Listed entries —

========

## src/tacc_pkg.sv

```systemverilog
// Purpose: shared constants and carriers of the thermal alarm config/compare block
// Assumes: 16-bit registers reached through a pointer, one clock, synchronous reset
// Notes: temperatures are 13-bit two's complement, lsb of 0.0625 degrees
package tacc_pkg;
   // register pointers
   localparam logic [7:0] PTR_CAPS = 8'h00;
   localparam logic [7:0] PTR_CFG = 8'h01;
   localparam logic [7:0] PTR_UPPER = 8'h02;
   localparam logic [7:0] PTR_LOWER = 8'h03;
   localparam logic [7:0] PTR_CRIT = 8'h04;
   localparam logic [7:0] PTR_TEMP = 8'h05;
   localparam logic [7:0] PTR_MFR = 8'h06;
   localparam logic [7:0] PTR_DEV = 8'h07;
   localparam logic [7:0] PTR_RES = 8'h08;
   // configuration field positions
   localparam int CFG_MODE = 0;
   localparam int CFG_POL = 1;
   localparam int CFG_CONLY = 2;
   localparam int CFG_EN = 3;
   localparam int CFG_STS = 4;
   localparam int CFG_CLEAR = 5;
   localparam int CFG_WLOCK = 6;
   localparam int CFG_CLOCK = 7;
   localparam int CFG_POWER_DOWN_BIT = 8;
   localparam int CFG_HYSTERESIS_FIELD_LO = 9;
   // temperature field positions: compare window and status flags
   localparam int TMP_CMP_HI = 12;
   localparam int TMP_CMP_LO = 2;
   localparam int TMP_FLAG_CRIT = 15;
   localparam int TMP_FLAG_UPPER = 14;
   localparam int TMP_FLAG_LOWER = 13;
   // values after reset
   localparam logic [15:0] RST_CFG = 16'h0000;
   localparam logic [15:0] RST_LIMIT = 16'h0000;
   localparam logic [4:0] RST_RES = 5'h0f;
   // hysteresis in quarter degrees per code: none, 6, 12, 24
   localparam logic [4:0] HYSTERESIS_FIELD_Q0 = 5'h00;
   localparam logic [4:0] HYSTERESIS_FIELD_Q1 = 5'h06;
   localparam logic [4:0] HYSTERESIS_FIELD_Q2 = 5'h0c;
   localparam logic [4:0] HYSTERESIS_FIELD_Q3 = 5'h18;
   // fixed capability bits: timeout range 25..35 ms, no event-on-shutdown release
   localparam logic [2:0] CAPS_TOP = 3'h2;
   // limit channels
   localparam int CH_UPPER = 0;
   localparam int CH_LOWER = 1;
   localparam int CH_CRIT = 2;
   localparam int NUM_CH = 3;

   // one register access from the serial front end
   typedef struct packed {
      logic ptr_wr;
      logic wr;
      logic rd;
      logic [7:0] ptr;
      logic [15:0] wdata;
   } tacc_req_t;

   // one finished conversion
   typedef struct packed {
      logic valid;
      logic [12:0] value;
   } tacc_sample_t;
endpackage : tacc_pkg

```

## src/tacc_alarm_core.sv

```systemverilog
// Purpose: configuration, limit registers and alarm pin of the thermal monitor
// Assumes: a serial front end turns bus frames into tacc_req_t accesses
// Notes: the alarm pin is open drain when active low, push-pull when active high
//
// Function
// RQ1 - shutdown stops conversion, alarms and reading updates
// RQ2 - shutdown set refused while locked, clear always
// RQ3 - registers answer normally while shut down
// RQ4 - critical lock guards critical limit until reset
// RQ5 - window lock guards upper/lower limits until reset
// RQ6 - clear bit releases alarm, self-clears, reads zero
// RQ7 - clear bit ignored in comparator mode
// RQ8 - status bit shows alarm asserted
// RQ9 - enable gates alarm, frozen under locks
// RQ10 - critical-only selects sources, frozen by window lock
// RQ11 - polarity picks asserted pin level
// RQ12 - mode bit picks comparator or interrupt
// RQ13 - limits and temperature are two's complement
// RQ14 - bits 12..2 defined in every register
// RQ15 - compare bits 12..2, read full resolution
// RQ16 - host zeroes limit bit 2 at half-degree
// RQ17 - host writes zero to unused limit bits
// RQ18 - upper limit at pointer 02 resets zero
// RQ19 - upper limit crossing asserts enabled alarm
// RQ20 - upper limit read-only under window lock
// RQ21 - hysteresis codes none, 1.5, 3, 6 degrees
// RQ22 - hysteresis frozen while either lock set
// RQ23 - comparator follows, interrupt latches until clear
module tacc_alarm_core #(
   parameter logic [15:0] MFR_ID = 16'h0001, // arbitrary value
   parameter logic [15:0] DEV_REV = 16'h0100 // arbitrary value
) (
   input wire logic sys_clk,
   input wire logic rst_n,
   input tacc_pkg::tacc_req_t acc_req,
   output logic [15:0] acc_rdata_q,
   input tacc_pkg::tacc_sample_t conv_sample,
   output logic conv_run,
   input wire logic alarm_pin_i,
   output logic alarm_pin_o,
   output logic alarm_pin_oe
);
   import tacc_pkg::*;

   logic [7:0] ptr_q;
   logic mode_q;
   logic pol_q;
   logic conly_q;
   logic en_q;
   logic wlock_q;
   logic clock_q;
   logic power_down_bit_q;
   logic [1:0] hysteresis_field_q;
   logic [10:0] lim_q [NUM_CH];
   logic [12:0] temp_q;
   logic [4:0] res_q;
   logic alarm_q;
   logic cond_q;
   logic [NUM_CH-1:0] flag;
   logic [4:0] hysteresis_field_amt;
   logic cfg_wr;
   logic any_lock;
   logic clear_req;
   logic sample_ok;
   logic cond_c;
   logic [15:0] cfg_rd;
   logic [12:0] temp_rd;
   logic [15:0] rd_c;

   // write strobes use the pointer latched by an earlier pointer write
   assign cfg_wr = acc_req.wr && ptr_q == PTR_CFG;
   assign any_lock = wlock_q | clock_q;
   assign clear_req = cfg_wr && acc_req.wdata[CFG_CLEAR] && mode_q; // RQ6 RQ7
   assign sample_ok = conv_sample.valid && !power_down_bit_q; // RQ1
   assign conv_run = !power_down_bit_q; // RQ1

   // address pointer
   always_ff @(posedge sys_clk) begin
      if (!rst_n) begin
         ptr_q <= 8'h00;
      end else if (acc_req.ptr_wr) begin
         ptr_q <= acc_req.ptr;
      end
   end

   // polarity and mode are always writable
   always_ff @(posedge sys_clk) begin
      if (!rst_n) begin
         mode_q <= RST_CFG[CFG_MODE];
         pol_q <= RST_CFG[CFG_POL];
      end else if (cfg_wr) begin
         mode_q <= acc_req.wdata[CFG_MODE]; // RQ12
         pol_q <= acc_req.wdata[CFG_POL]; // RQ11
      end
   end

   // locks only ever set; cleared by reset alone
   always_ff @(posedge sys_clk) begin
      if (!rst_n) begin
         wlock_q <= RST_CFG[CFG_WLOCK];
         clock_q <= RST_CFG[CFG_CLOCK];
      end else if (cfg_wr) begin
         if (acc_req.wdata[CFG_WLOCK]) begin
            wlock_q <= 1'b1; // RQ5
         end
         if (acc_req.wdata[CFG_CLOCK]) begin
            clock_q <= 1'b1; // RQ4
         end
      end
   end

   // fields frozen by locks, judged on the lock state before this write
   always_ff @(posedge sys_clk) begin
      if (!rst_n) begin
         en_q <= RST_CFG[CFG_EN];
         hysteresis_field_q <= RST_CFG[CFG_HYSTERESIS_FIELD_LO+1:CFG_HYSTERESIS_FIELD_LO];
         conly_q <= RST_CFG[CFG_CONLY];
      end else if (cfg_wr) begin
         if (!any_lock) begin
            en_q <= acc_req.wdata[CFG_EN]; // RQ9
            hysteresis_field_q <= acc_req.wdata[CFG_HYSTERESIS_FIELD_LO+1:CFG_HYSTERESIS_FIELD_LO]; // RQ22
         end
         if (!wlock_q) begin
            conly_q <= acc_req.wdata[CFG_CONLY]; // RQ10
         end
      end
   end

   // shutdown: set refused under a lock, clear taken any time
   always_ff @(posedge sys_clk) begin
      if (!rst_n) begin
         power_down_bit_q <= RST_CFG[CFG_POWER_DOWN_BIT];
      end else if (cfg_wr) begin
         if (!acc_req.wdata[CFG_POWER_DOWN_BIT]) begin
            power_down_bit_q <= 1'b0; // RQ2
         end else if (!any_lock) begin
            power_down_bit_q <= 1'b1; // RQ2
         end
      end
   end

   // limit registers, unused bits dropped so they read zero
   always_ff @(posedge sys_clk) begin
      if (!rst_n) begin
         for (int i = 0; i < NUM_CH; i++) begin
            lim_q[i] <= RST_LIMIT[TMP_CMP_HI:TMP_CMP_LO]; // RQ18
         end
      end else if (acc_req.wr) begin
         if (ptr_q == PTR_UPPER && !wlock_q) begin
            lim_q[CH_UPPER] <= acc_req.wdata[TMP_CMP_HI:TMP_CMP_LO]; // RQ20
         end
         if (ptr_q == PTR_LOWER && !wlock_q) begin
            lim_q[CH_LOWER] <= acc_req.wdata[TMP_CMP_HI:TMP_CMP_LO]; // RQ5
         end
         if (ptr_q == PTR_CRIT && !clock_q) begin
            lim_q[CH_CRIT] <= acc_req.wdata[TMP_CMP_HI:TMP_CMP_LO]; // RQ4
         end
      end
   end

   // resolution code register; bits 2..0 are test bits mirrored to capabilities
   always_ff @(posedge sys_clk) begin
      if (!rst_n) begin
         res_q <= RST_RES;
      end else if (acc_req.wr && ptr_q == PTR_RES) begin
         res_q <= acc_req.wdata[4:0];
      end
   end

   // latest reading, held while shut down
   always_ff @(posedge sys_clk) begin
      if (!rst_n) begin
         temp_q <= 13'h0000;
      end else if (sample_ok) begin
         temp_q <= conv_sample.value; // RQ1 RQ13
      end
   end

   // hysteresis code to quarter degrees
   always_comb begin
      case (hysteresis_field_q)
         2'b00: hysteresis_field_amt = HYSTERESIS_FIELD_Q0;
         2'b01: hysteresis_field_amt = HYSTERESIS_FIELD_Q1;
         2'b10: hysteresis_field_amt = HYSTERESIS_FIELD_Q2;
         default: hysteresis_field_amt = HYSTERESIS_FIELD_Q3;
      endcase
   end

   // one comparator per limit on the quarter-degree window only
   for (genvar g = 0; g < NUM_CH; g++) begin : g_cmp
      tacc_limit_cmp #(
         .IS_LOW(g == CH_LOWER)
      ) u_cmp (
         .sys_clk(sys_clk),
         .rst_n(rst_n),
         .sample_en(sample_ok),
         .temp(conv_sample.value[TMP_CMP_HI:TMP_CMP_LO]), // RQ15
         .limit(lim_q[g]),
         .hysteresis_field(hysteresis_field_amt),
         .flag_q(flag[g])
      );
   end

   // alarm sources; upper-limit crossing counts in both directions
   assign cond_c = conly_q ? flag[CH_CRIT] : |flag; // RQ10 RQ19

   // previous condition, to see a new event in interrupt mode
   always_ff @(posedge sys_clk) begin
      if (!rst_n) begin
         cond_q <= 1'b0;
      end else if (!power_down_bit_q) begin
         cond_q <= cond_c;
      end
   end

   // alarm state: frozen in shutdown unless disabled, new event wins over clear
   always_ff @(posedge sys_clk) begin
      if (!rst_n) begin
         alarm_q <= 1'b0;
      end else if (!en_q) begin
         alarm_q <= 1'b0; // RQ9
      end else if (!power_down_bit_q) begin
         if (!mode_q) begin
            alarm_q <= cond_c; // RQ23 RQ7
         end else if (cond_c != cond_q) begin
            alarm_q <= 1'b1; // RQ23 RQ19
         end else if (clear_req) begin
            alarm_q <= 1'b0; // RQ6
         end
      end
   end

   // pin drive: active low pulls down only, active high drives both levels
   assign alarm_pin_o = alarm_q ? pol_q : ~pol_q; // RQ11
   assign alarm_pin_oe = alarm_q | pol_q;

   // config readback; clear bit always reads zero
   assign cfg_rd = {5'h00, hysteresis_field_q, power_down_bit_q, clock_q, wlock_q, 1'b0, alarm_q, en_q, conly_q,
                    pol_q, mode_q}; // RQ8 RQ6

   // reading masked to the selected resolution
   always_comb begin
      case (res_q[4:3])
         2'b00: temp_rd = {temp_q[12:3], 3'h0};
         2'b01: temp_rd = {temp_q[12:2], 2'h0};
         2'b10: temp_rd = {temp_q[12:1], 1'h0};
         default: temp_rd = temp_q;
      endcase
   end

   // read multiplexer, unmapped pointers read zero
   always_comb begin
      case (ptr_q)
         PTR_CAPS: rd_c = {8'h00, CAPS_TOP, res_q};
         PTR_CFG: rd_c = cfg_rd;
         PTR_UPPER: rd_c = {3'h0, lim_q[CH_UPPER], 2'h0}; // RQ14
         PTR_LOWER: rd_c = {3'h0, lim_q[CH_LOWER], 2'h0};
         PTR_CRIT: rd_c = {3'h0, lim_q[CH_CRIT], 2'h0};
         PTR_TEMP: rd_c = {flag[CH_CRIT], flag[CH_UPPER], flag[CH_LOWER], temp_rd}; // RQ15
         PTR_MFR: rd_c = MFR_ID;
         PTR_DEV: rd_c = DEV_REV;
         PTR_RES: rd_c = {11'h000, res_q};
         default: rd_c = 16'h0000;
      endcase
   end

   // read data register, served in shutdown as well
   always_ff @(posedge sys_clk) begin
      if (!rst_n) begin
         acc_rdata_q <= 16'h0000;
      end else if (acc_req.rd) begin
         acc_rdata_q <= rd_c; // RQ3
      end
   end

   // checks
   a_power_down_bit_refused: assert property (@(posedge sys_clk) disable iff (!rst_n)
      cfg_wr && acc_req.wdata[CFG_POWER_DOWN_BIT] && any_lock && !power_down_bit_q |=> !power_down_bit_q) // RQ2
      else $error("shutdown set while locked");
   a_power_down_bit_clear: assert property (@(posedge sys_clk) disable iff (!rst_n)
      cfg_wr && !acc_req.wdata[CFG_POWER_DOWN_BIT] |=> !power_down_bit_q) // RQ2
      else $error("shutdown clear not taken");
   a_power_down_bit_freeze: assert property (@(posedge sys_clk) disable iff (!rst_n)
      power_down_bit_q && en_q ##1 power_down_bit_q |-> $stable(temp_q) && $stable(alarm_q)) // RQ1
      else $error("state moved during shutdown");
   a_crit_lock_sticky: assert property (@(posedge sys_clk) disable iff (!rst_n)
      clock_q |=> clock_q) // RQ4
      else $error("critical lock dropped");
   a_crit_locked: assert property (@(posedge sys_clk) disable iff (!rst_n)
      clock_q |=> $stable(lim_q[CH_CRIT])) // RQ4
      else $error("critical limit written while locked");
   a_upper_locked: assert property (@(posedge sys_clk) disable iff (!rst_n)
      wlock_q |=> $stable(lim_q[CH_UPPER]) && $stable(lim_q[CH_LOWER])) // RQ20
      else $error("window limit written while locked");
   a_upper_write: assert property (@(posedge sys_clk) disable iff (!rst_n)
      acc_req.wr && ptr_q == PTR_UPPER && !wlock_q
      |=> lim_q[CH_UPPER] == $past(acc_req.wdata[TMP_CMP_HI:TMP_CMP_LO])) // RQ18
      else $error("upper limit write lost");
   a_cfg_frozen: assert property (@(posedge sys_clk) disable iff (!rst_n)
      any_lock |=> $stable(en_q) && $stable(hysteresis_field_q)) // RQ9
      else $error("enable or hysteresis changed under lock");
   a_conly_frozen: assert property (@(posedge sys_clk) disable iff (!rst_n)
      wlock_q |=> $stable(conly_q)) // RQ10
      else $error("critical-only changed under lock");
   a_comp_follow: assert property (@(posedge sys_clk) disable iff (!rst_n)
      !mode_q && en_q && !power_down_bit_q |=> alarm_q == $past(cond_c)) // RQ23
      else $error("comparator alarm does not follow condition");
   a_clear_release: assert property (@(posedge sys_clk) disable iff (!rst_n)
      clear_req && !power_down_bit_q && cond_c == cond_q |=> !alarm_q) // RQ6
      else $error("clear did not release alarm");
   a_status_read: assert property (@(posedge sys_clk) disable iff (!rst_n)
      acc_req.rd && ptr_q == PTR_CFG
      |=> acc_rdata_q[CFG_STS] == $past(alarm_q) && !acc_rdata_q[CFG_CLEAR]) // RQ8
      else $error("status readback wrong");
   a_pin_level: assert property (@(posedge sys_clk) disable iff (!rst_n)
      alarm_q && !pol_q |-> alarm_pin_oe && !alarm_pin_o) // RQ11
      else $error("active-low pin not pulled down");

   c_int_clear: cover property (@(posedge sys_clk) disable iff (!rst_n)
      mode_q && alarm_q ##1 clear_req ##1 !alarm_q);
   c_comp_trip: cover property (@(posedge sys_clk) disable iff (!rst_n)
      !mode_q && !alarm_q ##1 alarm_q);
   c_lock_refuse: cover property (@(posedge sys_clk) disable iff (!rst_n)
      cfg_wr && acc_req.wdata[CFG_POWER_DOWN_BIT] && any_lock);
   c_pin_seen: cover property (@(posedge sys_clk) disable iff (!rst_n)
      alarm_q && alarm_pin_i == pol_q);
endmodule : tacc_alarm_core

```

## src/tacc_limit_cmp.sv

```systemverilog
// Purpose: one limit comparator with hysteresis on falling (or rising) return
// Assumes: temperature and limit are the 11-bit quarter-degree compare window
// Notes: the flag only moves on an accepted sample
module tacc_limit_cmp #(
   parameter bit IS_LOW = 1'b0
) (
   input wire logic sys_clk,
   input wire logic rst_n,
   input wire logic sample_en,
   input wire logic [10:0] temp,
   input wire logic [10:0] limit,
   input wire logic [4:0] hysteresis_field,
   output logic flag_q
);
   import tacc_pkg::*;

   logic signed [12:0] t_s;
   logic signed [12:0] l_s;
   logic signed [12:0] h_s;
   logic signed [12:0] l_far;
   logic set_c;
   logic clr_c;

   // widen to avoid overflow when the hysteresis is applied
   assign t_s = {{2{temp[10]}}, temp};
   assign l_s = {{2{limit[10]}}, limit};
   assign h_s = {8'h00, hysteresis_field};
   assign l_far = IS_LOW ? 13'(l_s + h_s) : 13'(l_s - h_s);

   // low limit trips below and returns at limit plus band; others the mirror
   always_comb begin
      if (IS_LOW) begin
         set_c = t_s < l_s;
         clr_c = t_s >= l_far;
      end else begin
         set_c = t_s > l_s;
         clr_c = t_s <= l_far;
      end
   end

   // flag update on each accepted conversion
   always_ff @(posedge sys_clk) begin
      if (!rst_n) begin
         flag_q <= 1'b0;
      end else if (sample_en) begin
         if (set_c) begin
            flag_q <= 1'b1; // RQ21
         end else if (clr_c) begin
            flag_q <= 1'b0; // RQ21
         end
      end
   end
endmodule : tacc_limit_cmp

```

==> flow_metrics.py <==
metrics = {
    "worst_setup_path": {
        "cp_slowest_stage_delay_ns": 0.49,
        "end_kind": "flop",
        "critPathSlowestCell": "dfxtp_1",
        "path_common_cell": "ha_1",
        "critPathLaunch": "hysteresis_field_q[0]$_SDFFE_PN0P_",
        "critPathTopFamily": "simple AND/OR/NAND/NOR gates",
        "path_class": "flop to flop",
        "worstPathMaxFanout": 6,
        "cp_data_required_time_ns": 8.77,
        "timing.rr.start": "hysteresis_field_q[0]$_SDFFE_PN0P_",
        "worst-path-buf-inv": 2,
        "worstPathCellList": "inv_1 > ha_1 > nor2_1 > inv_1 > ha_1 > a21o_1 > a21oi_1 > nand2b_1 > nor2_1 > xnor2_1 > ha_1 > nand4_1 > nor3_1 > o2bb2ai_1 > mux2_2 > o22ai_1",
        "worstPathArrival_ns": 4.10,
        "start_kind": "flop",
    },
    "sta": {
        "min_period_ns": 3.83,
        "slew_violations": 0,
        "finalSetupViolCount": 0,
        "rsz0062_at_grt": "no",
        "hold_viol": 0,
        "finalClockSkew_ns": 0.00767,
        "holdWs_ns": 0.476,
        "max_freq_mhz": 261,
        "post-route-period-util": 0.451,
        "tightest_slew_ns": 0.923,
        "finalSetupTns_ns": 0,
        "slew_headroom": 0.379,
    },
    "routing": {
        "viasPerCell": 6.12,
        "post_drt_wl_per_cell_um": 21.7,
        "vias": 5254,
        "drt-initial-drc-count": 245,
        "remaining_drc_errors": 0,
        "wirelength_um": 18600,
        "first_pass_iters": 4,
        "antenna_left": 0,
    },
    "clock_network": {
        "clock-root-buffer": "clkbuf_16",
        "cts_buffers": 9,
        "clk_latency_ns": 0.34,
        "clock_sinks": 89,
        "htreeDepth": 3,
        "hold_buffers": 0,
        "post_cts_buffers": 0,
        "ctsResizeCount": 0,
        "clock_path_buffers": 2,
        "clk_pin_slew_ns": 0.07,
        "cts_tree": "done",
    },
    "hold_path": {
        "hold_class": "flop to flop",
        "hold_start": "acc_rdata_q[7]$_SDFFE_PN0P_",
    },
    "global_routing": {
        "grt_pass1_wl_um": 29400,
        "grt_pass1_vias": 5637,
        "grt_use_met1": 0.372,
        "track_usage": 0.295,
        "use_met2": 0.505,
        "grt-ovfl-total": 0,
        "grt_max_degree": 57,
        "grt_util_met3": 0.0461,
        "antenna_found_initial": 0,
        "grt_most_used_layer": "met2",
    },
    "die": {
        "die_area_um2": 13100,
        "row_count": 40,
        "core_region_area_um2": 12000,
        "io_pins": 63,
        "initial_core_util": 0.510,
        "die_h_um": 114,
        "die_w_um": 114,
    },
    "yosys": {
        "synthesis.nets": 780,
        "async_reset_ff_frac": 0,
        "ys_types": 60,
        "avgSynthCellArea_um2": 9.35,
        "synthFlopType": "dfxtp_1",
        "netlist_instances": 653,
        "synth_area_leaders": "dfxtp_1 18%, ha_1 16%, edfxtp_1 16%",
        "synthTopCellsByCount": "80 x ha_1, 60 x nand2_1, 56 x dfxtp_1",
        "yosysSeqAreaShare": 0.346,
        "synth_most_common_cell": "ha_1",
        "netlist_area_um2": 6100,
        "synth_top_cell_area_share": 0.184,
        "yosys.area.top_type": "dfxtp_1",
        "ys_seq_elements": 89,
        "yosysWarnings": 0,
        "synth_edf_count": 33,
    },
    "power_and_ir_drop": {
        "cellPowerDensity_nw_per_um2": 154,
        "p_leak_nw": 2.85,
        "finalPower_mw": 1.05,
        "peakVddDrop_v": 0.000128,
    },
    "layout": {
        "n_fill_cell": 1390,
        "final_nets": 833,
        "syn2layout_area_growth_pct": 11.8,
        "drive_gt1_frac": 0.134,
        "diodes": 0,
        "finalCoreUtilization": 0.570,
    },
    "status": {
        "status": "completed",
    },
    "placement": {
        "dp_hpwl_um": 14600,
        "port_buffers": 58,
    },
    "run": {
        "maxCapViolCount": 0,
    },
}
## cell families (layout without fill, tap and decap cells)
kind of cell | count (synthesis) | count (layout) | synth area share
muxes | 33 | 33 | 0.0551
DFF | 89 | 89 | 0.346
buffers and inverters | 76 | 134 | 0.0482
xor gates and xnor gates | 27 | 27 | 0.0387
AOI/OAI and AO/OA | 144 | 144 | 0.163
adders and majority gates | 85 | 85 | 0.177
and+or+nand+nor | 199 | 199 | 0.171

========

Which lines of the material contain the string "under"? List each of them.

Solved exercise —
// RQ9 - enable gates alarm, frozen under locks
// RQ20 - upper limit read-only under window lock
   // shutdown: set refused under a lock, clear taken any time
      else $error("enable or hysteresis changed under lock");
      else $error("critical-only changed under lock");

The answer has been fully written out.